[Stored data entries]
+-------+
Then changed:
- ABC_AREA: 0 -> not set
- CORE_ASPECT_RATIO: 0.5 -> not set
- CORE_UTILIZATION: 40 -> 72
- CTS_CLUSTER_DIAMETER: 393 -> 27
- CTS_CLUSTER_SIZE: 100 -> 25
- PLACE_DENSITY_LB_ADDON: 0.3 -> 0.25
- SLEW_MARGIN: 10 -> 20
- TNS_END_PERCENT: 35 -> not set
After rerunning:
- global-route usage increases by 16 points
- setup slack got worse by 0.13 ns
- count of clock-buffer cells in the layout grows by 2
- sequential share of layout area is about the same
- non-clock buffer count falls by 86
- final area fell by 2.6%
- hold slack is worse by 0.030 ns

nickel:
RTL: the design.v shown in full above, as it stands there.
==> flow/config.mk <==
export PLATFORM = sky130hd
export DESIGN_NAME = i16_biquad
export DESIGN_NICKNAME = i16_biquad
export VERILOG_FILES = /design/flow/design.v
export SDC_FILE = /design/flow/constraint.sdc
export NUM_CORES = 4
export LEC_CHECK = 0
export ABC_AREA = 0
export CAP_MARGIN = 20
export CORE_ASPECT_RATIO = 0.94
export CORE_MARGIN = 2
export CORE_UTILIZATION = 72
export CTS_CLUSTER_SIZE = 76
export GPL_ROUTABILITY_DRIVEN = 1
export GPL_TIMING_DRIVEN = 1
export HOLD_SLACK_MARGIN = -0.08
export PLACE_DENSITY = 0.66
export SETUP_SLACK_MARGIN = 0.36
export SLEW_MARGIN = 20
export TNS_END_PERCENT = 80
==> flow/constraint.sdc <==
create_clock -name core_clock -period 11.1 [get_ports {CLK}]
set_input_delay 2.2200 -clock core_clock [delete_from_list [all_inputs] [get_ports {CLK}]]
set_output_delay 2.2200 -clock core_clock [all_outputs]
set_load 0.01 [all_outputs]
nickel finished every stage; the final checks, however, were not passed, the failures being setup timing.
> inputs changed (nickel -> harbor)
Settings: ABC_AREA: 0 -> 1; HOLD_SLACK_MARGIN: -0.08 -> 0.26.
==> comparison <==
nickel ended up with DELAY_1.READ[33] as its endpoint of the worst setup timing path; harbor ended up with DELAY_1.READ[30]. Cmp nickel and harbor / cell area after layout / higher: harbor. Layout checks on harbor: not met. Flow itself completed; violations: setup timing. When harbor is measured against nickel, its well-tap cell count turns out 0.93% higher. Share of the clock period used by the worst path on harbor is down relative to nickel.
Design FFT, start of the top module:
module FFT(
    input                   clk,
    input                   rst_n,
    input                   valid_i,
    input signed [10:0]      x_r,
    output                  finish,
    output signed [16:0]    answer
);
For scale: ~13000 cells after synthesis, about 2300 flip-flops, about 32 I/O pins, about 0.13 mm² of cells after synthesis.
Settings: LEC_CHECK=0, CAP_MARGIN=20, CORE_MARGIN=2, CORE_UTILIZATION=70, CTS_CLUSTER_SIZE=14, SLEW_MARGIN=20; clock period 7.35 ns.
run.sh (not shown) runs the stock make flow with config.mk's settings and CLKGATE_MAP_FILE=.
The baseline reached the layout checks and failed them: negative setup slack.
Rerun with:
- CORE_UTILIZATION: 70 -> 40
- CTS_CLUSTER_DIAMETER: unset -> 97
- CTS_CLUSTER_SIZE: 14 -> unset
- MAX_ROUTING_LAYER: unset -> met4
- SLEW_MARGIN: 20 -> 5
- clock period: 7.35 -> 10.0 ns (I/O delays scaled with it)
Outcome: With this change the flow completed with no timing, DRC or antenna violations; worst hold slack stays flat; routed wire length is lower by 7.6%; setup slack improves by 1.4 ns; total power drops by 22%; synthesized area stays the same.
Rerun with:
- ABC_AREA: unset -> 1
- CAP_MARGIN: 20 -> 25
- CORE_ASPECT_RATIO: unset -> 0.62
- CORE_MARGIN: 2 -> 5
- CORE_UTILIZATION: 40 -> 46
- CTS_CLUSTER_DIAMETER: 97 -> 59
- CTS_CLUSTER_SIZE: unset -> 39
- GPL_ROUTABILITY_DRIVEN: unset -> 0
- GPL_TIMING_DRIVEN: unset -> 1
- MAX_ROUTING_LAYER: met4 -> met5
- MIN_ROUTING_LAYER: unset -> met2
- SETUP_SLACK_MARGIN: unset -> -0.21
- SLEW_MARGIN: 5 -> 0
Outcome: The changed run died in global routing (GRT-0116). Die size shrinks by 8.0%. Synthesized area rises by 3.4%. Synthesized cell count rose by 17%.
Rerun with:
- ABC_AREA: 1 -> unset
- CAP_MARGIN: 25 -> 40
- CORE_ASPECT_RATIO: 0.62 -> unset
- CORE_MARGIN: 5 -> 2
- CORE_UTILIZATION: 46 -> 70
- CTS_CLUSTER_DIAMETER: 59 -> 289
- CTS_CLUSTER_SIZE: 39 -> 19
- GPL_ROUTABILITY_DRIVEN: 0 -> unset
- GPL_TIMING_DRIVEN: 1 -> unset
- MAX_ROUTING_LAYER: met5 -> unset
- MIN_ROUTING_LAYER: met2 -> unset
- SETUP_SLACK_MARGIN: -0.21 -> unset
- SLEW_MARGIN: 0 -> 20
- clock period: 10.0 -> 6.41 ns (I/O delays scaled with it)
What happened: With this change the flow produced a layout that fails on negative setup slack; die size came out lower by 38%; synthesized area went down by 3.2%; synthesized cell count drops by 15%.


Starting RTL as in the previous note.
Design FFT, start of the top module:
module FFT(
    input                   clk,
    input                   rst_n,
    input                   valid_i,
    input signed [10:0]      x_r,
    output                  finish,
    output signed [16:0]    answer
);
    wire [0:3] valid_o_bus;
    wire [13:0] data_r_bus_1, data_i_bus_1;
    wire [14:0] data_r_bus_2, data_i_bus_2;
    wire [15:0] data_r_bus_3, data_i_bus_3;
    wire [16:0] data_r_bus_4, data_i_bus_4;
    wire [16:0] X_r, X_i;
    wire         done;
    STAGE1 stg1(
        .clk(clk),
        .rst_n(rst_n),
        .valid_i(valid_i),
        .data_in_r(x_r),
        .data_in_i(11'd0),
        .valid_o(valid_o_bus[0]),
        .data_out_r(data_r_bus_1),
        .data_out_i(data_i_bus_1)
    );
    STAGE2 stg2(
        .clk(clk),
        .rst_n(rst_n),
        .valid_i(valid_o_bus[0]),
        .data_in_r(data_r_bus_1),
        .data_in_i(data_i_bus_1),
        .valid_o(valid_o_bus[1]),
        .data_out_r(data_r_bus_2),
        .data_out_i(data_i_bus_2)
    );
    STAGE3 stg3(
        .clk(clk),
        .rst_n(rst_n),
        .valid_i(valid_o_bus[1]),
        .data_in_r(data_r_bus_2),
        .data_in_i(data_i_bus_2),
        .valid_o(valid_o_bus[2]),
        .data_out_r(data_r_bus_3),
        .data_out_i(data_i_bus_3)
    );
    STAGE4 stg4(
        .clk(clk),
        .rst_n(rst_n),
        .valid_i(valid_o_bus[2]),
        .data_in_r(data_r_bus_3),
        .data_in_i(data_i_bus_3),
        .valid_o(valid_o_bus[3]),
        .data_out_r(data_r_bus_4),
        .data_out_i(data_i_bus_4)
    );
    STAGE5 stg5(
        .clk(clk),
        .rst_n(rst_n),
        .valid_i(valid_o_bus[3]),
        .data_in_r(data_r_bus_4),
        .data_in_i(data_i_bus_4),
        .valid_o(done),
        .data_out_r(X_r),
        .data_out_i(X_i)
    );
    SORTING sort(
        .clk(clk),
        .rst_n(rst_n),
        .start_sorting(done),
        .out_r(X_r),
        .out_i(X_i),
        .answer(answer),
        .seq(finish)
);
endmodule
Settings: LEC_CHECK=0, CAP_MARGIN=25, CORE_MARGIN=2, CORE_UTILIZATION=40, SLEW_MARGIN=15; clock period 10.0 ns.
The first run produced a clean layout.
Change:
- CAP_MARGIN: 25 -> 20
- CORE_ASPECT_RATIO: unset -> 0.71
- CORE_UTILIZATION: 40 -> 70
- CTS_CLUSTER_SIZE: unset -> 35
- SLEW_MARGIN: 15 -> 20
- clock period: 10.0 -> 5.9 ns (I/O delays scaled with it)
After rerunning:
- The new run produced a layout that fails on setup timing
- clock power came out higher by 55%
- total power goes up by 62%
- routed wire length goes up by 24%
- count of clock-buffer cells in the layout fell by 52
- global-route usage rose by 27 points
- sequential power increases by 70%
- non-clock buffer count came out higher by 1123
- setup slack got worse by 2.9 ns
- sequential cell count stays the same
- via count grows by 20%
- final cell count falls by 4.3%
+-------+
For this exercise, please output exactly the lines above starting at the line with "export ABC_AREA = 0" and ending at the line with "(nickel -> harbor)", ends included.

→ **Answer box**
export ABC_AREA = 0
export CAP_MARGIN = 20
export CORE_ASPECT_RATIO = 0.94
export CORE_MARGIN = 2
export CORE_UTILIZATION = 72
export CTS_CLUSTER_SIZE = 76
export GPL_ROUTABILITY_DRIVEN = 1
export GPL_TIMING_DRIVEN = 1
export HOLD_SLACK_MARGIN = -0.08
export PLACE_DENSITY = 0.66
export SETUP_SLACK_MARGIN = 0.36
export SLEW_MARGIN = 20
export TNS_END_PERCENT = 80
==> flow/constraint.sdc <==
create_clock -name core_clock -period 11.1 [get_ports {CLK}]
set_input_delay 2.2200 -clock core_clock [delete_from_list [all_inputs] [get_ports {CLK}]]
set_output_delay 2.2200 -clock core_clock [all_outputs]
set_load 0.01 [all_outputs]
nickel finished every stage; the final checks, however, were not passed, the failures being setup timing.
> inputs changed (nickel -> harbor)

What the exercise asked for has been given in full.